Reading Time: 3 minutesI’ll start with a little backstory, if you want to jump straight to the meat, skip the next 4 paragraphs.
In the past few months, my CSS research has been getting some attention and I’ve been starting to become somewhat well-known in the CSS industry. A little known fact about me is that JavaScript has always been one of my loves, almost as much as CSS (even more than it in the past). Ironically, the first time I was asked to speak in a big conference, it was about JavaScript, even though I ended up choosing to speak about CSS3 instead.
Lately, I’ve started wanting to get more into the JavaScript industry as well. I’m quite reluctant to submit speaking proposals myself (every conference or meetup I’ve given a talk so far has asked me to speak, not the other way around) and most JavaScript conferences expect you to submit a proposal yourself. I also couldn’t think of a good topic, something I was passionate about and hasn’t already been extensively covered.
This changed a few weeks ago.
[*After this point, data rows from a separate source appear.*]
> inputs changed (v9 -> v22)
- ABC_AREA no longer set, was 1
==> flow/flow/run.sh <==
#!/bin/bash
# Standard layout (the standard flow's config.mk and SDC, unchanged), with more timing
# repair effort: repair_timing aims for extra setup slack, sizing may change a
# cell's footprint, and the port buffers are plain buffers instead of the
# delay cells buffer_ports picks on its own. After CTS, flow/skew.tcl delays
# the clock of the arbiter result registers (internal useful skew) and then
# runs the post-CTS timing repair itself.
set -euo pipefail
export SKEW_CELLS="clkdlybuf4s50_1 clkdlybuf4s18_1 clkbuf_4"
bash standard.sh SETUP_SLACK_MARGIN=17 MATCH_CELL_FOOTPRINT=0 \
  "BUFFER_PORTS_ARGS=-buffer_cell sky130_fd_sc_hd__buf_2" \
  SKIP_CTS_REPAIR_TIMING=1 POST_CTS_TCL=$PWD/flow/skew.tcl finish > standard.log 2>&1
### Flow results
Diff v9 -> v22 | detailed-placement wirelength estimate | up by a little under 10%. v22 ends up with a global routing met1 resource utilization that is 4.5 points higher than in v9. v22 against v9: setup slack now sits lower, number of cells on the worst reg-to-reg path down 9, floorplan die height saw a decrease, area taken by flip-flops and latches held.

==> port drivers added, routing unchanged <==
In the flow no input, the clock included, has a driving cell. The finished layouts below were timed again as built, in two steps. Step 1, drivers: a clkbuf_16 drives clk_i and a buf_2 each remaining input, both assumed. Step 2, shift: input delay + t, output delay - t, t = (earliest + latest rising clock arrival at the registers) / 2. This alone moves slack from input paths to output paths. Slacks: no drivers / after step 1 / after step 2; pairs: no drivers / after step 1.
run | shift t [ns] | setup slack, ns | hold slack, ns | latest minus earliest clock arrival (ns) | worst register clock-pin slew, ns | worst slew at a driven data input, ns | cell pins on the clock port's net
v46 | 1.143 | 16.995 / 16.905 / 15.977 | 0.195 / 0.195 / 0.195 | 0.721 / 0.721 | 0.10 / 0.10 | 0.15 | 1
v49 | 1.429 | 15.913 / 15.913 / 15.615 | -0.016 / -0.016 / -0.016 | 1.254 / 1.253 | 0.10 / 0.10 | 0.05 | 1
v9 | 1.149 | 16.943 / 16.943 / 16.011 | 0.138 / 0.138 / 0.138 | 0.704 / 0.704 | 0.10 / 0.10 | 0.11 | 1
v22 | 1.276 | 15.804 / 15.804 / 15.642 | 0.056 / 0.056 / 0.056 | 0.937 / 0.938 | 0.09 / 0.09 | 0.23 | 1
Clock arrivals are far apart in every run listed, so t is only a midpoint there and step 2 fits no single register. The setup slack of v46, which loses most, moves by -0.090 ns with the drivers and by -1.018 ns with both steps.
While I was writing my <progress> polyfill, it dawned on me: Polyfills is something that’s JS-related and I’m passionate about! I love studying them, writing them, talking about them. I quickly searched if there were any talks about polyfill writing already and I couldn’t find any. So, I decided to submit a proposal to JSConf EU, even though the call for speakers had passed 10 days ago. When I read @cramforce’s tweet that they had decided on most of the speakers, I spent a few days stressed as hell, checking my inbox every few minutes and hoping that my gut feeling that I would get accepted was right.
And it was! 3 days ago I received an email from JSConf EU that my proposal was accepted!! I can’t even begin to describe how happy and excited I am about it. And nervous too: What if they know everything I’m going to say? What if they hate my talk? What if the JavaScript industry is really as sexist as some people claim and they dismiss me because of my gender? I decided to put my fears aside and start working on my slides, as I couldn’t wait until later (even though I have multiple deadlines creeping up on me right now…).
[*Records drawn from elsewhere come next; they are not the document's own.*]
Source: an optimization exercise on an open RTL-to-GDS flow (aim: small area). Production flows keep margins and buffers that such runs may drop.
In this exercise RTL edits were held to simulation tests only and were not proved equivalent to the original.
Power figures rest on the tool's default switching activity, not on a simulated workload.

==> inputs of job 5662 <==
Design axi_line_bridge, start of the top module:
module axi_line_bridge #(
  parameter int LINE_WIDTH = 512
) (
  input  logic                  clk,
  input  logic                  rst,
  input  logic                  i_rreq,
  input  logic [31:0]           i_raddr,
  output logic                  i_rdone,
  output logic [LINE_WIDTH-1:0] i_rline,
  input  logic                  d_rreq,
  input  logic [31:0]           d_raddr,
  output logic                  d_rdone,
  output logic [LINE_WIDTH-1:0] d_rline,
  input  logic                  d_wreq,
  input  logic [31:0]           d_waddr,
  input  logic [LINE_WIDTH-1:0] d_wline,
  output logic                  d_wdone,
  output logic [31:0]           araddr,
  output logic [7:0]            arlen,
  output logic [2:0]            arsize,
  output logic [1:0]            arburst,
  output logic                  arvalid,
  input  logic                  arready,
  input  logic [31:0]           rdata,
  input  logic                  rlast,
  input  logic [1:0]            rresp,
  input  logic                  rvalid,
  output logic                  rready,
  output logic [31:0]           awaddr,
  output logic [7:0]            awlen,
  output logic [2:0]            awsize,
  output logic [1:0]            awburst,
  output logic                  awvalid,
  input  logic                  awready,
  output logic [31:0]           wdata,
  output logic [3:0]            wstrb,
  output logic                  wlast,
  output logic                  wvalid,
  input  logic                  wready,
  input  logic [1:0]            bresp,
  input  logic                  bvalid,
  output logic                  bready,
  output logic                  axi_err
);
==> module axi_line_bridge, before the edit <==
module axi_line_bridge #(
  parameter int LINE_WIDTH = 512
) (
  input  logic                  clk,
  input  logic                  rst,
  input  logic                  i_rreq,
  input  logic [31:0]           i_raddr,
  output logic                  i_rdone,
  output logic [LINE_WIDTH-1:0] i_rline,
  input  logic                  d_rreq,
  input  logic [31:0]           d_raddr,
  output logic                  d_rdone,
  output logic [LINE_WIDTH-1:0] d_rline,
  input  logic                  d_wreq,
  input  logic [31:0]           d_waddr,
  input  logic [LINE_WIDTH-1:0] d_wline,
  output logic                  d_wdone,
  output logic [31:0]           araddr,
  output logic [7:0]            arlen,
  output logic [2:0]            arsize,
  output logic [1:0]            arburst,
  output logic                  arvalid,
  input  logic                  arready,
  input  logic [31:0]           rdata,
  input  logic                  rlast,
  input  logic [1:0]            rresp,
  input  logic                  rvalid,
  output logic                  rready,
  output logic [31:0]           awaddr,
  output logic [7:0]            awlen,
  output logic [2:0]            awsize,
  output logic [1:0]            awburst,
  output logic                  awvalid,
  input  logic                  awready,
  output logic [31:0]           wdata,
  output logic [3:0]            wstrb,
  output logic                  wlast,
  output logic                  wvalid,
  input  logic                  wready,
  input  logic [1:0]            bresp,
  input  logic                  bvalid,
  output logic                  bready,
  output logic                  axi_err
);
  localparam int BEATS = LINE_WIDTH / 32;
  localparam int CW    = $clog2(BEATS);
  localparam int OFFS  = $clog2(LINE_WIDTH / 8);
  localparam logic [7:0]    LAST_BEAT = 8'(BEATS - 1);
  localparam logic [CW-1:0] CNT_LAST  = CW'(BEATS - 1);
  localparam logic [31:0]   ADDR_MASK = {{(32 - OFFS){1'b1}}, {OFFS{1'b0}}};
  localparam logic [2:0] S_IDLE = 3'd0;
  localparam logic [2:0] S_AR   = 3'd1;
  localparam logic [2:0] S_R    = 3'd2;
  localparam logic [2:0] S_AW   = 3'd3;
  localparam logic [2:0] S_W    = 3'd4;
  localparam logic [2:0] S_B    = 3'd5;
  logic [2:0]                 state;
  logic                       own_d;    
  logic [CW-1:0]              cnt;      
  logic                       err;
  logic [LINE_WIDTH-33:0]     rbuf;     
  logic r_hs, b_hs, r_err, b_err;
  assign r_hs  = (state == S_R) && rvalid;
  assign b_hs  = (state == S_B) && bvalid;
  assign r_err = r_hs && ((rresp != 2'b00) || (rlast && (cnt != CNT_LAST)));
  assign b_err = b_hs && (bresp != 2'b00);
  always_ff @(posedge clk or posedge rst) begin
    if (rst) begin
      state <= S_IDLE;
      own_d <= 1'b0;
      cnt   <= '0;
      err   <= 1'b0;
    end else begin
      if (r_err || b_err) err <= 1'b1;
      case (state)
        S_IDLE: begin
          cnt <= '0;
          if (d_wreq) begin
            state <= S_AW;
          end else if (d_rreq) begin
            own_d <= 1'b1;
            state <= S_AR;
          end else if (i_rreq) begin
            own_d <= 1'b0;
            state <= S_AR;
          end
        end
        S_AR: if (arready) state <= S_R;
        S_R: if (rvalid) begin
          cnt <= cnt + 1'b1;
          if (rlast) state <= S_IDLE;
        end
        S_AW: if (awready) state <= S_W;
        S_W: if (wready) begin
          cnt <= cnt + 1'b1;
          if (cnt == CNT_LAST) state <= S_B;
        end
        S_B: if (bvalid) state <= S_IDLE;
        default: state <= S_IDLE;
      endcase
    end
  end
  always_ff @(posedge clk) begin
    if (r_hs) rbuf <= {rdata, rbuf[LINE_WIDTH-33:32]};
  end
  assign araddr  = (own_d ? d_raddr : i_raddr) & ADDR_MASK;
  assign arlen   = LAST_BEAT;
  assign arsize  = 3'b010;
  assign arburst = 2'b01;
  assign arvalid = (state == S_AR);
  assign rready  = (state == S_R);
  assign awaddr  = d_waddr & ADDR_MASK;
  assign awlen   = LAST_BEAT;
  assign awsize  = 3'b010;
  assign awburst = 2'b01;
  assign awvalid = (state == S_AW);
  assign wdata   = d_wline[cnt*32 +: 32];
  assign wstrb   = 4'hF;
  assign wvalid  = (state == S_W);
  assign wlast   = (state == S_W) && (cnt == CNT_LAST);
  assign bready  = (state == S_B);
  assign i_rdone = r_hs && rlast && !own_d;
  assign d_rdone = r_hs && rlast &&  own_d;
  assign d_wdone = b_hs;
  assign i_rline = {rdata, rbuf};
  assign d_rline = {rdata, rbuf};
  assign axi_err = err || r_err || b_err;
endmodule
A big part of writing polyfills is feature detection. Before trying to implement a feature with JavaScript, you first have to check if it’s already supported. So, a substantial portion of my talk will be about that. How to detect if APIs, HTML elements, CSS properties/values/selectors etc are supported. There are already established solutions and techniques about most of these, except CSS selectors. Modernizr doesn’t detect any, and judging from my Google search nobody has written about any techniques for doing so in a generic fashion.
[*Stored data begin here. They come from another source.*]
What follows belongs to an exercise in optimizing a design on an open flow for small area, a short achievable clock period and few clock cycles; a production flow would make more cautious choices. At most, simulation tests tie the RTL to the original design; equivalence was not proved.

## signed_binary_to_decimal_ascii_top
module signed_binary_to_decimal_ascii_top #(
	parameter int VALUE_WIDTH = sbda_pkg::VALUE_WIDTH_DEF
) (
	input  logic                          clk,
	input  logic                          arst_n,
	input  logic                          value_valid,
	output logic                          value_ready,
	input  logic signed [VALUE_WIDTH-1:0] value,
	output logic                          char_valid,
	input  logic                          char_ready,
	output logic [7:0]                    character,
	output logic                          last
);
Size: ~1,100 cells after synthesis, roughly 47 I/O pins, ~0.0079 mm2 of cells after synthesis.
export LEC_CHECK = 0
export ABC_AREA = 1
export CAP_MARGIN = 20
export CORE_MARGIN = 2
export CORE_UTILIZATION = 40
export CTS_BUF_LIST = sky130_fd_sc_hd__clkbuf_8
export CTS_CLUSTER_DIAMETER = 100
export CTS_CLUSTER_SIZE = 40
export SETUP_SLACK_MARGIN = 1.65
export SLEW_MARGIN = 20
create_clock -name core_clock -period 4.0 [get_ports {clk}]
standard.sh (not shown) runs the stock make flow with config.mk's settings and CLKGATE_MAP_FILE= SYNTH_SCRIPT=/design/flow/synth_recipe.tcl, a recipe that flattens the netlist after the stock synthesis.
==> flow/flow/run.sh <==
#!/bin/bash
# Standard layout, with the port buffering done by flow/ports.tcl (buf_2 on inputs, buf_1 on
# outputs) just before global placement instead of ORFS's own buffer_ports call.
bash standard.sh DONT_BUFFER_PORTS=1 PRE_GLOBAL_PLACE_TCL="$PWD/flow/ports.tcl" finish > standard.log 2>&1
==> flow/flow/ports.tcl <==
# Port buffers: buf_2 on the inputs, buf_1 on the outputs (each port gets one buffer).
buffer_ports -inputs -buffer_cell sky130_fd_sc_hd__buf_2
buffer_ports -outputs -buffer_cell sky130_fd_sc_hd__buf_1
The first run finished clean.
Testbench counts at the start, summed over its fixed seeds: cycles 21,185.
==> next run, changes <==
==> flow/flow/run.sh (replaced) <==
#!/bin/bash
# Standard layout, with the port buffers made from buf_4 cells instead of the default pick.
bash standard.sh BUFFER_PORTS_ARGS="-buffer_cell sky130_fd_sc_hd__buf_4" finish > standard.log 2>&1
--- a/flow/config.mk
+++ b/flow/config.mk
@@ -13,4 +13,5 @@
 export CTS_CLUSTER_DIAMETER = 100
 export CTS_CLUSTER_SIZE = 40
+export PLACE_DENSITY = 0.75
 export SETUP_SLACK_MARGIN = 1.65
 export SLEW_MARGIN = 20
removed: flow/flow/ports.tcl
=> Worst setup slack degrades by 0.036 ns. Final area climbs by 2.8%. Sequential share of layout area drops by 1.0 points. Global-route usage drops by 0.30 points.
==> next run, changes <==
--- a/flow/config.mk
+++ b/flow/config.mk
@@ -13,5 +13,4 @@
 export CTS_CLUSTER_DIAMETER = 100
 export CTS_CLUSTER_SIZE = 40
-export PLACE_DENSITY = 0.75
-export SETUP_SLACK_MARGIN = 1.65
+export SETUP_SLACK_MARGIN = 1.6
 export SLEW_MARGIN = 20
Setup slack improved by 0.079 ns.
Design area increases by 1.0%.
Synthesized area does not change.
Clock skew is about the same.
Wire length increases by 2.5%.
A really simple way to detect CSS selectors support is using document.querySelector()
in a try...catch
statement. If the selector is not supported, an error will be thrown. However, that’s not really reliable, as the Selectors API is not supported in IE < 8. So, I thought of another idea: What if I turn the hassle of reading out a stylesheet via the DOM methods (browsers drop stuff they don’t understand) into a feature detection method?
The basic idea is creating a new <style>
element with an empty rule and the selector we want to test support for, and then read out the stylesheet through the DOM methods to see if a rule actually exists. I’ve so far tested it in Firefox, Opera and Chrome and it seems to work. I haven’t tested it in IE yet, as I currently have too many apps running to turn on the vm, so it might need a few fixes to work there (or I might be unlucky and the idea might not work at all).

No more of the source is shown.